Dea terdiam. Ia juga tak yakin apa yang ia rasakan, perasaannya bercampur aduk. Tapi tak satupun perasaan yang bercampur itu adalah senang atau tenang. Semua pikirannya tercurah pada sebuah keraguan mendalam akan kepercayaan. Ia sudah tak percaya diri lagi menjadi orang yang berguna bagi kawan-kawannya. Sekarang saja ia sudah berlaku tak adil dengan hanya mengajak Angel untuk melihat bintang di puncak. Dan pasti perasaannya akan jauh berbeda dengan 3 tahun yang lalu, saat ia, Via, dan Ami melihat bintang. Bintang-bintang yang terus bercerita tentang kenangan mereka.
“Bisa nggak kita tunda keberangkatan ini sampai 5 tahun lagi?”
“Benar… sama seperti acara reuni angkatan kita, baiklah. Kutunda keberangkatan ini, sementara itu kita tenangkan dulu pikiran kita dan berkumpul lagi tepat 30 Desember 5 tahun lagi.”
“Sebaiknya beritahukan juga pada Ami dan Via.”
“Pasti, mau gua antar ke rumah?”
“Nggak usah, De. kita akan bertemu 5 tahun lagi, dari sekarang.”
“Gua bakal kangen banget sama loe, Njel.”
Angel sontak memeluk Dea, sangat erat.
“Gua juga, De.”
***
Sebenarnya makna 5 tahun itu bukan semata-mata bualan bagi Global. Pilihan 5 tahun ini karena itulah waktu rata-rata seorang manusia akan sangat merindukan seseorang lainnya. Mungkin ini hanya berlaku bagi Global, tapi ini hal yang sungguh berarti.
Dea membasuh wajahnya dengan air hangat, lalu ia menghelakan nafas cukup panjang, berharap di helaan itu sedikit perasaan gelisahnya bisa hilang. Kini ia akan memulai hidupnya sendirian, tanpa ketiga sahabatnya. Mungkin berat, tapi ia harus menjalaninya.
Tangannya mengepal dan ia meninju udara seraya berteriak “Semangat!”
***
Sivia merapikan semua barang pribadinya, semua berjumlah 2 koper. Satu untuk baju dan aksesoris, dan satu lagi untuk peralatan melukisnya. Hari ini ia akan pindah ke Bandung. Sangat jauh dari kediamannya sekarang, tapi kenapa Bandung? Karena Bandung mempunyai banyak penghargaan akan seni. Sekaligus juga karena Ayahnya mempunyai proyek besar di Bandung. Sivia akan menuntaskan kuliahnya di sana sambil belajar lebih dalam tentang seni lukis. Sivia pun meneliti lagi barang-barangnya.
“Tak ada yang kurang…” pandangannya melesat ke sebuah bingkai berisi fotonya bersama Ami, Dea, dan Angel. Ia ambil foto itu lalu dipandangnya.
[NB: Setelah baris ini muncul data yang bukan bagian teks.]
$ cat config.mk
export PLATFORM = sky130hd
export DESIGN_NAME = pattern_generator
export DESIGN_NICKNAME = d
export VERILOG_FILES = /design/src/rtl/pattern_generator.sv
export SDC_FILE = /design/constraint.sdc
export NUM_CORES = 1
export LEC_CHECK = 0
export ABC_AREA = 0
export BUFFER_PORTS_ARGS = -buffer_cell sky130_fd_sc_hd__buf_2
export CAP_MARGIN = 20
export CORE_AREA = 2 2 131 101
export DETAILED_ROUTE_END_ITERATION = 10
export DIE_AREA = 0 0 133 103
export PLACE_DENSITY_LB_ADDON = 0.25
export SYNTH_ARGS = -nofsm -noshare
export SYNTH_HDL_FRONTEND = slang
export SYNTH_SLANG_ARGS = --single-unit
$ cat constraint.sdc
create_clock -name clk_in -period 3.5 [get_ports clk_in]
set_input_delay 0.175 -clock clk_in [delete_from_list [all_inputs] [get_ports clk_in]]
set_output_delay 0.175 -clock clk_in [all_outputs]
set_load 0.05 [all_outputs]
“Ya, 5 tahun lagi. Tepat 30 Desember 5 tahun lagi, dan mungkin semua perasaan kesalku pada Ami hilang. Walau sebenarnya ini bukan rasa kesal, tapi ini hanya rasa ingin diperhatikan. Apakah Ami berpikiran sama denganku? Aku harap begitu.”
***
Menyediakan sebuah tempat di hati tentu tak begitu sulit bagi pemilik nama lengkap Rahmi Amalia itu. Tapi rasa geram dan cemburu pada salah satu sahabatnya itu kini menutup semua ruang hatinya, walau hanya untuk sedikit kata maaf saja sangat sulit.
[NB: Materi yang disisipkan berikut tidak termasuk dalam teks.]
[src/rtl/next_pc_calc.sv]
// Combinational next-PC selection: jump beats a taken branch, which beats sequential (pc + 4).
module next_pc_calc
   import cpu_pkg::*;
(
   input  logic [31:0] pc,
   input  logic [31:0] instr,
   input  logic        jump,
   input  logic        branch_eq,
   input  logic        branch_gr,
   input  logic        alu_zero,
   input  logic        alu_gt,
   output logic [31:0] next_pc
);

   logic [31:0] seqPc;
   logic        branchTaken;
   logic        unusedOpcodeBits;

   assign unusedOpcodeBits = ^instr[31:26];

   always_comb begin
      seqPc       = pc + 32'd4;
      branchTaken = (branch_eq & alu_zero) | (branch_gr & alu_gt);
      if (jump) begin
         next_pc = {seqPc[31:28], instr[25:0], 2'b00};
      end else if (branchTaken) begin
         next_pc = seqPc + branchOffset(instr[15:0]);
      end else begin
         next_pc = seqPc;
      end
   end

endmodule

[src/rtl/instr_fetch_unit.sv]
// Fetch stage: owns the PC, fetches over a req/ack bus and presents one instruction at a time.
// Define FETCH_TIMEOUT_EN to add a bounded ack wait with a sticky fetch_err and HALT state.
module instr_fetch_unit
   import cpu_pkg::*;
#(
   parameter logic [31:0] RESET_PC       = RESET_PC_DEFAULT,
   parameter int unsigned TIMEOUT_CYCLES = 16
) (
   input  logic                clk,
   input  logic                rst,
   instr_fetch_unit_if.master  imem,
   input  logic                stall,
   input  logic                jump,
   input  logic                branch_eq,
   input  logic                branch_gr,
   input  logic                alu_zero,
   input  logic                alu_gt,
   output logic [31:0]         instr,
   output logic [5:0]          opcode,
   output logic                instr_valid,
   output logic [31:0]         pc,
   output logic                fetch_err
);

   fetchStateT  state;
   logic [31:0] pcReg;
   logic [31:0] addrReg;
   logic [31:0] instrReg;
   logic        reqReg;
   logic        validReg;
   logic [31:0] nextPc;

   next_pc_calc u_next_pc_calc (
      .pc        (pcReg),
      .instr     (instrReg),
      .jump      (jump),
      .branch_eq (branch_eq),
      .branch_gr (branch_gr),
      .alu_zero  (alu_zero),
      .alu_gt    (alu_gt),
      .next_pc   (nextPc)
   );

`ifdef FETCH_TIMEOUT_EN
   localparam int unsigned    CntW     = $clog2(TIMEOUT_CYCLES + 1);
   localparam logic [CntW-1:0] CntLimit = CntW'(TIMEOUT_CYCLES);

   logic [CntW-1:0] waitCnt;
   logic [CntW-1:0] waitCntInc;
   logic            errReg;

   // waitCntInc is the number of FETCH cycles completed once this one ends.
   assign waitCntInc = waitCnt + CntW'(1);
   assign fetch_err  = errReg;
`else
   localparam int unsigned unusedTimeout = TIMEOUT_CYCLES;

   assign fetch_err = 1'b0;
`endif

   always_ff @(posedge clk or posedge rst) begin
      if (rst) begin
         state    <= StIdle;
         pcReg    <= wordAlign(RESET_PC);
         addrReg  <= wordAlign(RESET_PC);
         instrReg <= 32'd0;
         reqReg   <= 1'b0;
         validReg <= 1'b0;
`ifdef FETCH_TIMEOUT_EN
         waitCnt  <= '0;
         errReg   <= 1'b0;
`endif
      end else begin
         unique case (state)
            StIdle: begin
               reqReg  <= 1'b1;
               addrReg <= pcReg;
               state   <= StFetch;
`ifdef FETCH_TIMEOUT_EN
               waitCnt <= '0;
`endif
            end
            StFetch: begin
               // An ack arriving on the expiring cycle still completes the fetch.
               if (imem.imem_ack) begin
                  instrReg <= imem.imem_rdata;
                  reqReg   <= 1'b0;
                  validReg <= 1'b1;
                  state    <= StIssue;
`ifdef FETCH_TIMEOUT_EN
               end else if (waitCntInc == CntLimit) begin
                  errReg   <= 1'b1;
                  reqReg   <= 1'b0;
                  state    <= StHalt;
               end else begin
                  waitCnt  <= waitCntInc;
`endif
               end
            end
            StIssue: begin
               if (!stall) begin
                  pcReg    <= wordAlign(nextPc);
                  addrReg  <= wordAlign(nextPc);
                  reqReg   <= 1'b1;
                  validReg <= 1'b0;
                  state    <= StFetch;
`ifdef FETCH_TIMEOUT_EN
                  waitCnt  <= '0;
`endif
               end
            end
`ifdef FETCH_TIMEOUT_EN
            StHalt: begin
               reqReg   <= 1'b0;
               validReg <= 1'b0;
            end
`endif
            default: begin
               reqReg   <= 1'b0;
               validReg <= 1'b0;
               state    <= StIdle;
            end
         endcase
      end
   end

   assign imem.imem_req  = reqReg;
   assign imem.imem_addr = addrReg;
   assign instr          = instrReg;
   assign opcode         = instrReg[31:26];
   assign instr_valid    = validReg;
   assign pc             = pcReg;

endmodule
“Kenapa akhir-akhir ini aku jadi lebih bodoh dari biasanya ya?” ia hanya bertanya pada diri sendiri, ya hanya pada dirinya. Karena ia sudah tak tahu lagi harus bercerita pada siapa. Angel atau Dea? Sepertinya sulit, jika mengingat apa yang ia lakukan pada keduanya saat mereka mengajaknya ke puncak, sepertinya memang tidak mungkin. Pada Sivia apalagi, karena ia terlalu banyak membisu di dekat Sivia, kini ia malah terbiasa. Daripada hatinya sakit lagi, lebih baik ia diam.
“Apakah waktu 5 tahun akan membuat aku dan mereka… uhm, maksudku sahabat-sahabatku bisa bersatu lagi?” ia bertanya lagi, kini sambil menatap cermin.
Dengan menatap dirinya, ia jadi teringat ucapan Ibunya untuk cepat kembali ke Yogyakarta. Dan akhirnya ia menyetujui permintaan Ibunya itu. Mungkin kuliah di sana bisa meringankan pikirannya, tempat kelahiran memang paling baik untuk saat-saat seperti ini. Ia sebenarnya bingung kenapa sejak lulus SD ia harus ikut Ayahnya ke Bogor. Tapi inilah takdir, jika tak ada kesempatan ini, mungkin ia tak bisa punya sahabat sehebat Sivia, Dea, dan Angel. Terutama Sivia, gadis yang membuatnya terus merasa bersalah, cemburu, dan marah. Ya, bukan marah sepertinya. Tapi lebih tepatnya kesal karena tak bisa menjelaskan isi hatinya pada Ami.
“30 Desember tepat 5 tahun lagi, kami akan berkumpul lagi di Puncak. Ya, 5 tahun lagi.”
***
Sementara ketiga sahabatnya berkelana di kota lain, Angel tetap berdiam di Bogor. Ia memutuskan untuk kuliah di sini saja. Inipun salah satu alasan karena ia baru tinggal 1 tahun di Bogor, ia ingin tak terlalu banyak pindah rumah, apalagi sekolah lagi. Lagipula ia ingin menunggu kawan-kawannya kembali menjadi seorang yang baru tapi sama. Baru karena mereka telah beranjak dewasa, tapi sama karena mereka tetap sahabat Angel yang terbaik.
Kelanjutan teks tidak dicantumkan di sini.